HTML 형식 도움말 파일 CHM 악용한 APT 공격 사례 발견(28-03 3주차)

최근 CHM(Compiled HTML Help File)을 이용한 APT 공격 사례가 발견됐다. CHM은 HTML 형식의 도움말 파일이며, HTML 파일을 내부에 포함하기 때문에 공격자는 악의적인 스크립트 코드를 HTML에 삽입할 수 있다.

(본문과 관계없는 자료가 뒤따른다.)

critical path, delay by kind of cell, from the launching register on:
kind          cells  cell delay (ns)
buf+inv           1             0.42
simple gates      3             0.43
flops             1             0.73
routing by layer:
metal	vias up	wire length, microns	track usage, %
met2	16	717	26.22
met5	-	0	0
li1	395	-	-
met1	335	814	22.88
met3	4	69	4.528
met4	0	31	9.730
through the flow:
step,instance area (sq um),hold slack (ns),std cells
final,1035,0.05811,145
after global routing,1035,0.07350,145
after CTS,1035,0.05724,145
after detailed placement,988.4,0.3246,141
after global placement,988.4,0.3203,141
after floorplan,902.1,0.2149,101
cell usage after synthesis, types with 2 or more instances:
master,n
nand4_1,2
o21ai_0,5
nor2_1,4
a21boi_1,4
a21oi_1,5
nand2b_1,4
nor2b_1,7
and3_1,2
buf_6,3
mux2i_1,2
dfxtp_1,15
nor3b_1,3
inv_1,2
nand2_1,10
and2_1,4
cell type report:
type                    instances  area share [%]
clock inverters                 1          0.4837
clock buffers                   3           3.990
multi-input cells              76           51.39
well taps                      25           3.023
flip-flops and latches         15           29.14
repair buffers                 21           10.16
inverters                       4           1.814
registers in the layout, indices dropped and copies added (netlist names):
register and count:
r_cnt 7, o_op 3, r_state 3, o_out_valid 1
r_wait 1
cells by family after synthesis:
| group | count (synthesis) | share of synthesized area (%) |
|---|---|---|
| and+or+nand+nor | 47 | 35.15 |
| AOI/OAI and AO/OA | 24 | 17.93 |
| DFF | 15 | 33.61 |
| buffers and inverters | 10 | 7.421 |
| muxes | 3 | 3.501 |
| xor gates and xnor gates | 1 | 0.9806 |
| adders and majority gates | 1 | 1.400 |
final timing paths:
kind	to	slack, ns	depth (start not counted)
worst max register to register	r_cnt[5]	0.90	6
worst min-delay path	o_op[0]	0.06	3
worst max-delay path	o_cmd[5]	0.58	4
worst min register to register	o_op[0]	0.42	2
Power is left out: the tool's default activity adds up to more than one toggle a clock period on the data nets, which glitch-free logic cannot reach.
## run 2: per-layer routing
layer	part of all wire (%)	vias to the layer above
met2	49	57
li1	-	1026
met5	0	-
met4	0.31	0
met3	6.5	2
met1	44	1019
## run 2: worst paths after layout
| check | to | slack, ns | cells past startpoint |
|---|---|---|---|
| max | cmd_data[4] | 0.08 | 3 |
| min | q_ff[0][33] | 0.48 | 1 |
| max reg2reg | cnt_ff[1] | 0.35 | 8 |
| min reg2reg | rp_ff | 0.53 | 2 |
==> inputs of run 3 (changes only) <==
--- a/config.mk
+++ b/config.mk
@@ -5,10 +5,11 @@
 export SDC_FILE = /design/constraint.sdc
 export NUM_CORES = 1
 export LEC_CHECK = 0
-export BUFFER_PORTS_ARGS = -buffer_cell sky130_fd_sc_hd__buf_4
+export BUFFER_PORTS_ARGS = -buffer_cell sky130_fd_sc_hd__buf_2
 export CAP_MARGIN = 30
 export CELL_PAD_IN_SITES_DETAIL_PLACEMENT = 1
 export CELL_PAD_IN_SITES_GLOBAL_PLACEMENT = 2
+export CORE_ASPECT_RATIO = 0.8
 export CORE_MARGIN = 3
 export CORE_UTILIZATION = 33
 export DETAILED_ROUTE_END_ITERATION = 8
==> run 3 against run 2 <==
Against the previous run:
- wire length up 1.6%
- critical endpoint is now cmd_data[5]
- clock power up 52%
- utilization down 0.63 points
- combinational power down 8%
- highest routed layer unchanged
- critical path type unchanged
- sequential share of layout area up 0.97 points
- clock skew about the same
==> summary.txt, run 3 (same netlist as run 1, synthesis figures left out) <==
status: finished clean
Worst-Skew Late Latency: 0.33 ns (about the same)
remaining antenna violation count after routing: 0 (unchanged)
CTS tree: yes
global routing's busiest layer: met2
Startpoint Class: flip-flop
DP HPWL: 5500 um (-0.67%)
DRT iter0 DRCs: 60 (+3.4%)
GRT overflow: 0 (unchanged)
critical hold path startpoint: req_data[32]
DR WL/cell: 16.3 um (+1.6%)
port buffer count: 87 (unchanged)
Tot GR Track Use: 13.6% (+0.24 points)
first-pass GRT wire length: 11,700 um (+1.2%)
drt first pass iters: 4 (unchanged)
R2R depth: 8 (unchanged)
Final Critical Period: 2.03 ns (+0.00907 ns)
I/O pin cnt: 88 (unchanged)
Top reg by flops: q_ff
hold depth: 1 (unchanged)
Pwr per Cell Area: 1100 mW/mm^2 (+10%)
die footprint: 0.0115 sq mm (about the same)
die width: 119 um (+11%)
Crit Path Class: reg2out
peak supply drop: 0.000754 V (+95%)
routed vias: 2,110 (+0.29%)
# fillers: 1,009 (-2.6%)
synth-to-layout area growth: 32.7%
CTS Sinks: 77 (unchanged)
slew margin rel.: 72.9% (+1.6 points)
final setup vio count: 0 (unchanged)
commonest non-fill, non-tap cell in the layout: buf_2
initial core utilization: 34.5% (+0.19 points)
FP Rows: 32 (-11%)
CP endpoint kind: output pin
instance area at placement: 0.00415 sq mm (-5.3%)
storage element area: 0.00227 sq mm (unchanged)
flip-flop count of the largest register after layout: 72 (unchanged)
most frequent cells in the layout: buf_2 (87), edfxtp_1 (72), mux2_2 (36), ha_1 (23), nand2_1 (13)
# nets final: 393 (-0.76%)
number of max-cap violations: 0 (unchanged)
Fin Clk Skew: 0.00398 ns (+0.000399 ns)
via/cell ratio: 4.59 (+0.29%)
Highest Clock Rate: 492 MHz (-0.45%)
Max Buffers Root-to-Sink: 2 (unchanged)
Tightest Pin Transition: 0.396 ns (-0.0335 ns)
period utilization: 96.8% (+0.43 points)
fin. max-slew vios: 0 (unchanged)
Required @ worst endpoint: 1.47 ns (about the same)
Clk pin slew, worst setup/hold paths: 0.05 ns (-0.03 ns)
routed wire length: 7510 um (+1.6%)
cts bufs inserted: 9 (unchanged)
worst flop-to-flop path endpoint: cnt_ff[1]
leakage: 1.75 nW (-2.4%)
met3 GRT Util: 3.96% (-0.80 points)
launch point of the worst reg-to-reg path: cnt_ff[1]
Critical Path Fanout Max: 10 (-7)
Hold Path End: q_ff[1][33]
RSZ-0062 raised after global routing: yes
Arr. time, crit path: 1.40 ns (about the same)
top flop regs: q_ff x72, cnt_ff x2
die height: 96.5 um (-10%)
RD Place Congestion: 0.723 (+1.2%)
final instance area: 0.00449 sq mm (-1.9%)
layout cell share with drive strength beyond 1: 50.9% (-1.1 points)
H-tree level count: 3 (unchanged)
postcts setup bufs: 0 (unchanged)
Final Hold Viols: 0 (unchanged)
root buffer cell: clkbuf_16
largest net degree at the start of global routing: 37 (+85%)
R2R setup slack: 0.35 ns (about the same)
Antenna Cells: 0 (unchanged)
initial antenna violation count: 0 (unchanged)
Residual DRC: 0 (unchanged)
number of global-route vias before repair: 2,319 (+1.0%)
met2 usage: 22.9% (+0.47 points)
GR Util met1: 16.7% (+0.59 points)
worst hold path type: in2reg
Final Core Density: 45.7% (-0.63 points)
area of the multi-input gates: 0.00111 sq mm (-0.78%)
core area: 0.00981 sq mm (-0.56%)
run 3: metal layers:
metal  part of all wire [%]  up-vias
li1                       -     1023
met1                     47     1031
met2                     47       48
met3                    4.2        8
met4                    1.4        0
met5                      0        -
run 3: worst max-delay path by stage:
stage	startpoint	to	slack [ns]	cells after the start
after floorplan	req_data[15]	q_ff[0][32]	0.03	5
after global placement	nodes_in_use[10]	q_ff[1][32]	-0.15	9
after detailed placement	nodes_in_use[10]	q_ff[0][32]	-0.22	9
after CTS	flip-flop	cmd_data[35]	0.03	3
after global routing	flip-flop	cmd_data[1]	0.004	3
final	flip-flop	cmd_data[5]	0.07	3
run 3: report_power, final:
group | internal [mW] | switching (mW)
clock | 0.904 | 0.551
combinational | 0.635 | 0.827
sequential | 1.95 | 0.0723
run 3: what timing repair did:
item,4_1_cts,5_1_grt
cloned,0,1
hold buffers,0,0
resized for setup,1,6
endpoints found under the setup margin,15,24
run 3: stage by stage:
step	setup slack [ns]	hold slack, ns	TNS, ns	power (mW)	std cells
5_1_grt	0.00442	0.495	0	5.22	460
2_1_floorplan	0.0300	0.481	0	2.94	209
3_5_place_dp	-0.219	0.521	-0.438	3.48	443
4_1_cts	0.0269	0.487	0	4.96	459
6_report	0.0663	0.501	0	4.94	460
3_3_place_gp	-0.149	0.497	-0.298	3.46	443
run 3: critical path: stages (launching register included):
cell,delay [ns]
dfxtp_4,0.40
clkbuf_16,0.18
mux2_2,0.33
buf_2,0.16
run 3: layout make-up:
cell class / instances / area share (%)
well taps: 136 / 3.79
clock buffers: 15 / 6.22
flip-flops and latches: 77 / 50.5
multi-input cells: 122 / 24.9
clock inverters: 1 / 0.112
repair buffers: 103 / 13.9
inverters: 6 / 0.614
File: src/rtl/sli_pkg.sv
// ---------------------------------------------------------------------------
// Sorted list intersection package
// Request codes, sequencer states and default sizes.
// ---------------------------------------------------------------------------
package sli_pkg;

  localparam int unsigned LIST_DEPTH_DEF = 64;
  localparam int unsigned VALUE_W        = 32;
  localparam int unsigned REQ_W          = 2;

  typedef enum logic [REQ_W-1:0] {
    REQ_APPEND_A = 2'd0,
    REQ_APPEND_B = 2'd1,
    REQ_START    = 2'd2
  } req_t;

  typedef enum logic [1:0] {
    ST_IDLE = 2'b01,
    ST_WALK = 2'b10
  } state_t;

endpackage

File: src/rtl/sli_ram.sv
// ---------------------------------------------------------------------------
// Sorted list intersection RAM
// Single write port, single read port, registered read data.
// ---------------------------------------------------------------------------
module sli_ram #(
  parameter int unsigned WIDTH = sli_pkg::VALUE_W,
  parameter int unsigned DEPTH = sli_pkg::LIST_DEPTH_DEF,
  localparam int unsigned AW   = $clog2(DEPTH)
) (
  input  logic             clk,
  input  logic             we,
  input  logic [AW-1:0]    waddr,
  input  logic [WIDTH-1:0] wdata,
  input  logic [AW-1:0]    raddr,
  output logic [WIDTH-1:0] rdata
);

  logic [WIDTH-1:0] mem_r [DEPTH];

  always_ff @(posedge clk) begin
    if (we) begin
      mem_r[waddr] <= wdata;
    end
    rdata <= mem_r[raddr];
  end

endmodule

File: config.mk
export PLATFORM = sky130hd
export DESIGN_NAME = sli_ram
export DESIGN_NICKNAME = d
export VERILOG_FILES = /design/src/rtl/sli_pkg.sv /design/src/rtl/sli_ram.sv
export SDC_FILE = /design/constraint.sdc
export NUM_CORES = 2
export LEC_CHECK = 0
export BUFFER_PORTS_ARGS = -buffer_cell sky130_fd_sc_hd__buf_4
export CAP_MARGIN = 20
export CORE_AREA = 4 4 353 355
export CTS_BUF_LIST = sky130_fd_sc_hd__clkbuf_4
export DETAILED_ROUTE_END_ITERATION = 10
export DIE_AREA = 0 0 357 359
export PLACE_DENSITY_LB_ADDON = 0.25
export RECOVER_POWER = 50
export SKIP_LAST_GASP = 1
export SYNTH_ARGS = -nofsm -noshare
export SYNTH_HDL_FRONTEND = slang
export SYNTH_SLANG_ARGS = --single-unit
File: constraint.sdc
create_clock -name clk -period 4.5 [get_ports clk]
set_input_delay 0.225 -clock clk [delete_from_list [all_inputs] [get_ports clk]]
set_output_delay 0.225 -clock clk [all_outputs]
set_load 0.02 [all_outputs]
======== Word level (Yosys, flattened, before mapping) ========
Memories as Yosys holds them, arrays and structs flattened. A register that Yosys moved wholly into a read port is not among the register bits.
Index checks and enable logic that the tools add are counted.
storage, ports and cells
  register bits after elaboration ......... 0
  bits in latches ......................... 0
  bits in writable memories ............... 2048
  ROM bits ................................ 0
  input port bits ......................... 46
  output and inout bits ................... 32
  logic and storage cells ................. 3
  memories ................................ 1
operators by class
  add/sub/neg operators ................... 0
  $mul .................................... 0
  divide/modulo/power cells ............... 0
  magnitude comparators ................... 0
  equality and inequality tests ........... 0
  shifts and indexed selects .............. 0
  multiplexer cells ....................... 2
  bitwise operators ....................... 0
  reduce and logical (&&, ||, !) cells .... 0
memory list
  memory  words  bits a word  rd ports  clocked after memory_dff  wr ports  line           RTL
  mem_r   64     32           1         1                         1         sli_ram.sv:18  logic [WIDTH-1:0] mem_r [DEPTH];
operators by type and width
  cell              count
  2-to-1 mux 1 bit  2

======== Longest topological paths before layout ========
  word-level depth ........................ 2
  gate-level depth with buffers ........... 10
  gate-level depth less buffers ........... 5

======== Least setup slack after synthesis ========
No wires, ideal clock.
  path type ............................... in2reg
  from .................................... input waddr[3]
  to ...................................... memory mem_r[48][0] in the netlist's numbering, enable pin
  setup time .............................. 0.461 ns
  data arrival time ....................... 2.924 ns
  data required time ...................... 4.039 ns
  slack ................................... 1.115 ns
  stages .................................. 4
  buffers on the path ..................... 1
  path through ............................ clkbuf_1 nor2b_1 nand4b_1 nor3_1
RTL lines
  item             line           RTL
  start, declared  sli_ram.sv:12  input logic [AW-1:0] waddr,
  end, declared    sli_ram.sv:18
Straight into the memory's write port.

======== Final worst setup path ========
  from .................................... input we
  to ...................................... memory mem_r[26][22] in the netlist's numbering, enable pin
on the way
  word-level cells in the longest chain between the ends .. 2
RTL lines
  item                                    line           RTL
  start, declared                         sli_ram.sv:11  input logic we,
  2-to-1 mux 1 bit                        sli_ram.sv:21  if (we) begin
  2-to-1 mux 1 bit (implied by the code)  sli_ram.sv:22  mem_r[waddr] <= wdata;
Every way passes these cells.

==> run metrics <==
CP arrival=4520 ps; Die Span X=357 um; CTS clk-pin slew, worst paths=60 ps; Fin. Hold Viols=0; die height=359 um; Final setup violation count=0; max incr delay on CP=2530 ps; failing checks=capacitance limit, slew limit; post-synthesis register bit count=2,080; clock buffer count from CTS=494; vias in the first global route=41,750; Top Metal Used=met5; Hold Path Origin=raddr[4]; Cells after Synth=3,324; NumNets Final=4,008; Crit Path Max Fanout=32; worst slew pin tran=3576 ps; CP cell instances=dlygate4sd3_1, clkbuf_1, nor2b_1, nand2_1, nor2_4, clkbuf_1; wl on met1=70,530 um; Seq/Total Area, Yosys=0.7914; WHS=193.0 ps; minimum clock period=3776 ps; clock tree root driver cell=clkbuf_4; Synth top area share=0.7833; clk sinks=2,080; RSZ-0062 raised after global routing=false; VDD IR max=325.3 uV; Max Freq=264.8 MHz; crit share post-route=0.8391; Post-route DRC=0; post_cts resized=0; Cell Area, Placed=82,020 um2; die area=128,200 um2; top cells by area, synth=edfxtp_1 (78%), mux4_2 (16%), mux2i_1 (1.2%); Worst Setup End Kind=flop; Leak=28.48 nW; Core Region=121,400 um2; R2R setup slack=1650 ps; syn_area_per_cell=23.62 um2; PwrDens=431.9 nW/um2; gr ovfl total=0; crit path from=we; setup tns final=0 ps; Critical-path top delay cell=clkbuf_1; H-tree Lvls=5; final instance area=88,920 um2; Area Growth Syn to Fin=13.25%; critical path class=input port to flop; final cell count without fillers=5,980; WP buf/inv=3; outcome=finished with violations; relative slew slack=-1.384; Layout Skew=108.4 ps; Met3 Wirelength=31,090 um; Worst EP required=5240 ps; Pre-Repair DR Iteration Count=6; hold path cells=4; CTS tree=built; starting DRC count in detailed routing=7,055; worst r2r src=mem_r[55][18]$_DFFE_PP_; DPL Wire Length=112,000 um; clk_lat worst skew=1330 ps; met2 wire len=98,080 um; placed insts=4,984; # port buffers=77; Ports=78; Critical R2R Capture=rdata[18]$_DFF_P_; Tot GR Track Use=0.3337; unique cell type count in the Yosys netlist=34; r2r worst-path depth=7; Place WS=1097 ps; clock tree buffer depth=4; Synth area leader=edfxtp_1; Via Count=40,870; initial antenna violation count=17; via/cell ratio=6.834; first-pass GRT wire length=298,300 um; YS warnings=0; cell mode on critical path=clkbuf_1; Worst Slack Setup Final=724.0 ps; Filler Cell Count=6,800; synthesized cell area=78,520 um2; Initial Util=0.6468; ANT nets after route=0; WHS Endpoint=rdata[23]$_DFF_P_; largest net degree at the start of global routing=94; Hold Path Class=input port to flop; Crit path max-delay family=buffers and inverters; share of layout cells above drive strength 1=0.3534; startpoint types=input port; Mapped Nets=3,370; Routed WL=208,900 um; Avg WL per Cell=34.94 um; gpl congestion=0.8313; Slew Viols, Final=2,132; number of max-cap violations=55; FP Rows=128
## state kept, by name, summed over array words and instances (netlist names)
| register | flops |
|---|---|
| mem_r | 2048 |
| rdata | 32 |
## worst max path at each step
stage | end | slack, ps | cells after the start
2_1_floorplan | mem_r[48][0]$_DFFE_PP_ | 1120 | 4
3_3_place_gp | rdata[11]$_DFF_P_ | 1170 | 8
3_5_place_dp | rdata[11]$_DFF_P_ | 1100 | 8
4_1_cts | rdata[31]$_DFF_P_ | 1570 | 8
5_1_grt | mem_r[26][22]$_DFFE_PP_ | 850 | 6
6_report | mem_r[26][22]$_DFFE_PP_ | 720 | 6
## cells in the mapped netlist (all sizes together)
| cell type | count |
|---|---|
| nand4 | 2 |
| nor3 | 7 |
| o32ai | 4 |
| nand3b | 5 |
| nor2 | 137 |
| o221ai | 27 |
| o22ai | 84 |
| buf | 108 |
| nand4b | 1 |
| nand3 | 5 |
| a311oi | 8 |
| or3b | 5 |
| nor2b | 15 |
| mux2i | 93 |
| dfxtp | 32 |
| mux4 | 544 |
| clkbuf | 74 |
| nand2b | 8 |
| and2 | 2 |
| a41o | 4 |
| or3 | 3 |
| a31oi | 1 |
| or2 | 3 |
| a21oi | 62 |
| nand2 | 26 |
| edfxtp | 2048 |
| a22oi | 12 |
| and3 | 4 |
## cells in the final DEF (no fill, tap or decap), types with 4 or more instances in the layout
cell type,instances
diode_2,14
a311oi_1,8
edfxtp_1,2048
o22ai_1,84
mux4_2,544
nor3_1,5
o221ai_1,27
inv_2,4
clkinv_1,124
a21oi_1,62
buf_8,6
nor2_4,48
clkinv_2,11
dlygate4sd3_1,88
a41o_1,4
o32ai_1,4
buf_12,15
dfxtp_1,32
clkbuf_1,52
and3_1,4
nor2_1,89
clkbuf_4,731
buf_4,160
nor2b_1,15
nand3_1,5
nand2b_1,8
a22oi_1,12
nand3b_1,5
mux2i_1,93
nand2_1,25
## stage by stage
| step | power, mW | utilization |
|---|---|---|
| final | 38.40 | 0.7324 |
| after global placement | 23.89 | 0.6753 |
| after CTS | 38.56 | 0.7360 |
| after global routing | 39.85 | 0.7323 |
| after floorplan | 22.99 | - |
| after detailed placement | 23.96 | 0.6756 |
## area by class of cell
class                   instances  area [um2]  area share
repair buffers                324        2715     0.03054
diodes                         14       35.03   0.0003940
clock buffers                 730        5480     0.06163
well taps                    1625        2033     0.02287
flip-flops and latches       2080       62140      0.6989
multi-input cells            1062       15860      0.1784
clock inverters               145       649.4    0.007303
## what timing repair did
action	4_1_cts	5_1_grt
hold endpoints to repair	2467	0
hold buffers	103	0
setup buffers	0	0
## metal layers
| layer | up-vias | track usage |
|---|---|---|
| met4 | 6 | 0.1355 |
| met1 | 20940 | 0.4758 |
| met5 | - | 0 |
| met3 | 526 | 0.09568 |
| met2 | 3477 | 0.5000 |
| li1 | 15920 | - |
## logic make-up (layout without fill, tap and decap cells)
group	after synthesis	in the layout	share of synthesized area
multiplexers	637	637	0.1679
AND/OR/NAND/NOR	223	223	0.01265
AO/OA/AOI/OAI	202	202	0.01673
buffers and inverters	182	1199	0.01128
flip-flops	2080	2080	0.7914
other	0	14	0
## where the power goes
part	switching [mW]	internal [mW]
logic	1.33	0.790
clock network	7.15	7.56
registers	0.106	21.5
## worst reg2reg max path, stage by stage, from the launching register on
cell and delay (ps):
edfxtp_1 370, mux4_2 470, mux2i_1 250, nand3b_1 100
dlygate4sd3_1 580, a31oi_1 260, dlygate4sd3_1 620, nor2_1 50
No activity file was read; power rests on OpenSTA's default activity.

안랩 ASEC 분석팀에 따르면, 이번 CHM 악성코드를 활용한 APT 공격 사례에서 삽입된 스크립트는 운영체제 기본 응용 프로그램인 hh.exe를 통해 실행된다. 이처럼 공격자가 서명돼 있거나 운영체제에 기본으로 설치된 프로그램을 통해 악성코드를 실행하는 기법을 MITRE ATT&CK에서는 T1218(System Binary Proxy Execution)이라 명명했다.

 

MITRE에서는 공격자가 T1218 기법을 이용해 악성코드를 실행할 경우 서명된 바이너리 혹은 MS 기본 프로그램에서 악성코드가 실행되기 때문에 프로세스 및 시그니처 기반의 탐지를 쉽게 우회할 수 있다고 소개하고 있다.

 

이번에 안랩 ASEC 분석팀에서 확인한 CHM 악성코드는 mshta.exe를 통해 파워쉘을 실행하는 악성 스크립트를 공격자 서버에서 다운로드해 실행한다. 공격자 서버에서 다운로드되는 스크립트를 통해 최종 실행되는 파워쉘 스크립트는 공격자 명령제어(C&C) 서버로부터 명령 수행 및 지속성 유지를 위한 레지스트리 Run키에 지속성 유지를 위한 특정 명령어를 등록한다.

 

EDR(Endpoint Detection and Response)에서 보이는 이메일의 첨부파일 형태로 실행된 CHM 위협의 프로세스 트리 정보를 분석한 결과, EDR에서는 CHM 유형의 악성코드 위협에 대해 행위 정보 기록과 탐지를 하고 있다. 따라서 EDR 운영 담당자는 EDR 이력 검색을 통해 사내 인프라에 CHM 유형 악성코드 관련 위협이 있는지 확인할 수 있다.

 

안랩 ASEC 분석팀 관계자는 “이번에 확인된 CHM 악성코드 위협은 최종적으로 파워쉘 형태의 백도어가 실행되고 지속성 유지를 위한 자동 실행 레지스트리 Run키 등록 행위를 수행한다”며 “EDR 운영 담당자는 EDR을 통해 공격자 C&C 서버 주소 정보와 자동 실행 레지스트리 Run키 등록 정보를 확인해 위협을 제거할 수 있다”고 말했다.

 

또한, EDR 콘솔의 [분석]-[위협] 탭에서 탐지된 위협에 대해 ‘대응하기’ 버튼을 눌러 조치할 수 있다. 해당 기능은 프로세스에 대한 조치를 취할 수 있는 기능이며, 프로세스 종료뿐만 아니라 파일 수집 기능을 지원한다.

 

출처:https://www.ahnlab.com/kr/site/securityinfo/secunews/secuNewsView.do?curPage=&menu_dist=1&seq=33316&key=&dir_group_dist=&dir_code=&searchDate=

---

느낀점: CHM이라는 HTML 형식의 도움말 파일은 최근에는 전혀 보지 못했었던 파일이지만 exe 와 jsp 같은 파일이 아니라고 생각해서 쉽게 열어보면 안될 것 같다. CHM이라는 파일의 악성코드 위협은 백도어로 실행되고 지속성 유지를 위한 지동 실행 레지스트리 Run키 등록 행위를 수행한다고 한다. 따라서 아직 잘 모르지만 EDR을 통해 C&C 서버 주소 정보와 레지스트리 Run키 등록 정보를 확인하는 방법을 알아봐야 할 것 같다. 공격자들은 참 다양한 파일들을 통해서 악성코드를 기묘하게 잘 넣는 것 같다. 이런 것을 잘 파악하기 위해서는 공격자 입장에서 먼저 생각해보는게 제일 좋은 방법이라고 생각한다.